Not all public posting is the same. Some patterns build credibility with the buyers you're trying to reach. Others quietly burn it. Here's how to tell them apart.
Public engagement is the most underused asset in B2B sales. Done well, it builds familiarity with hard-to-reach buyers before a single private message is sent. Done badly, it broadcasts to everyone in your buyer's network that your reps don't know what they're doing.
The difference is rarely about volume. It's about pattern. Here are the patterns that work, and the ones that don't.

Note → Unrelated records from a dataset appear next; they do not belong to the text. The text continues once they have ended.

==> config.mk <==
export PLATFORM = sky130hd
export DESIGN_NAME = srw_top
export DESIGN_NICKNAME = d
export VERILOG_FILES = /design/src/logic/srw_pkg.sv /design/src/logic/srw_tick_gen.sv /design/src/logic/srw_top.sv
export SDC_FILE = /design/constraint.sdc
export NUM_CORES = 1
export LEC_CHECK = 0
export BUFFER_PORTS_ARGS = -buffer_cell sky130_fd_sc_hd__buf_2
export CAP_MARGIN = 20
export CORE_MARGIN = 1.5
export CORE_UTILIZATION = 50
export CTS_BUF_LIST = sky130_fd_sc_hd__clkbuf_2
export DETAILED_ROUTE_END_ITERATION = 7
export PLACE_DENSITY_LB_ADDON = 0.3
export SYNTH_ARGS = -nofsm -noshare
export SYNTH_HDL_FRONTEND = slang
export SYNTH_SLANG_ARGS = --single-unit
export TNS_END_PERCENT = 50
==> constraint.sdc <==
create_clock -name ref_clk_in -period 3.4 [get_ports ref_clk_in]
set_clock_uncertainty 0.1 [all_clocks]
set_input_delay 0.34 -clock ref_clk_in [delete_from_list [all_inputs] [get_ports ref_clk_in]]
set_output_delay 0.34 -clock ref_clk_in [all_outputs]
set_load 0.01 [all_outputs]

Patterns that build trust.
The consistent contributor
A rep who shows up in the same community, same topic, same week-over-week. Doesn't post much, but when they do, it's specific. Comments on other people's work with substance. Over time, their name becomes shorthand for a real point of view in that space. Buyers recognize them before reading the byline.
The useful explainer
Takes something the buyer's team is wrestling with and clarifies it in public. Doesn't pitch. Doesn't gate. Doesn't end every post with a CTA. The reps who do this are the ones buyers actually want to talk to when they're ready.
The honest practitioner
Posts what they tried, what worked, what didn't. Risk-tolerant about being seen as wrong. The credibility of an honest practitioner compounds faster than the credibility of a brand voice, because buyers know one is a person and the other isn't.
Patterns that burn trust.
The thread spammer
Daily threads, often AI-assisted, on topics the rep clearly hasn't lived through. Posting volume is high. Engagement is high too, but mostly from people who post the same way. Real buyers learn to scroll past it on the first encounter.
The bait engagement
Comments designed to provoke replies, not to add anything. Often shaped like 'controversial' takes the rep doesn't actually hold. Short-term reach. Long-term reputation cost. The buyers worth reaching notice.
The automated commenter
Tools that generate comments on a target list of buyers' posts. The buyer can tell within seconds. Every account that uses this loses trust faster than the comments earn it. There is no version of this that works.
What to optimize for.
The right metric isn't volume, reach, or engagement count. It's recognition. When you walk into a private conversation with a buyer, do they recognize your reps' names? That's the only number that predicts whether the next message lands.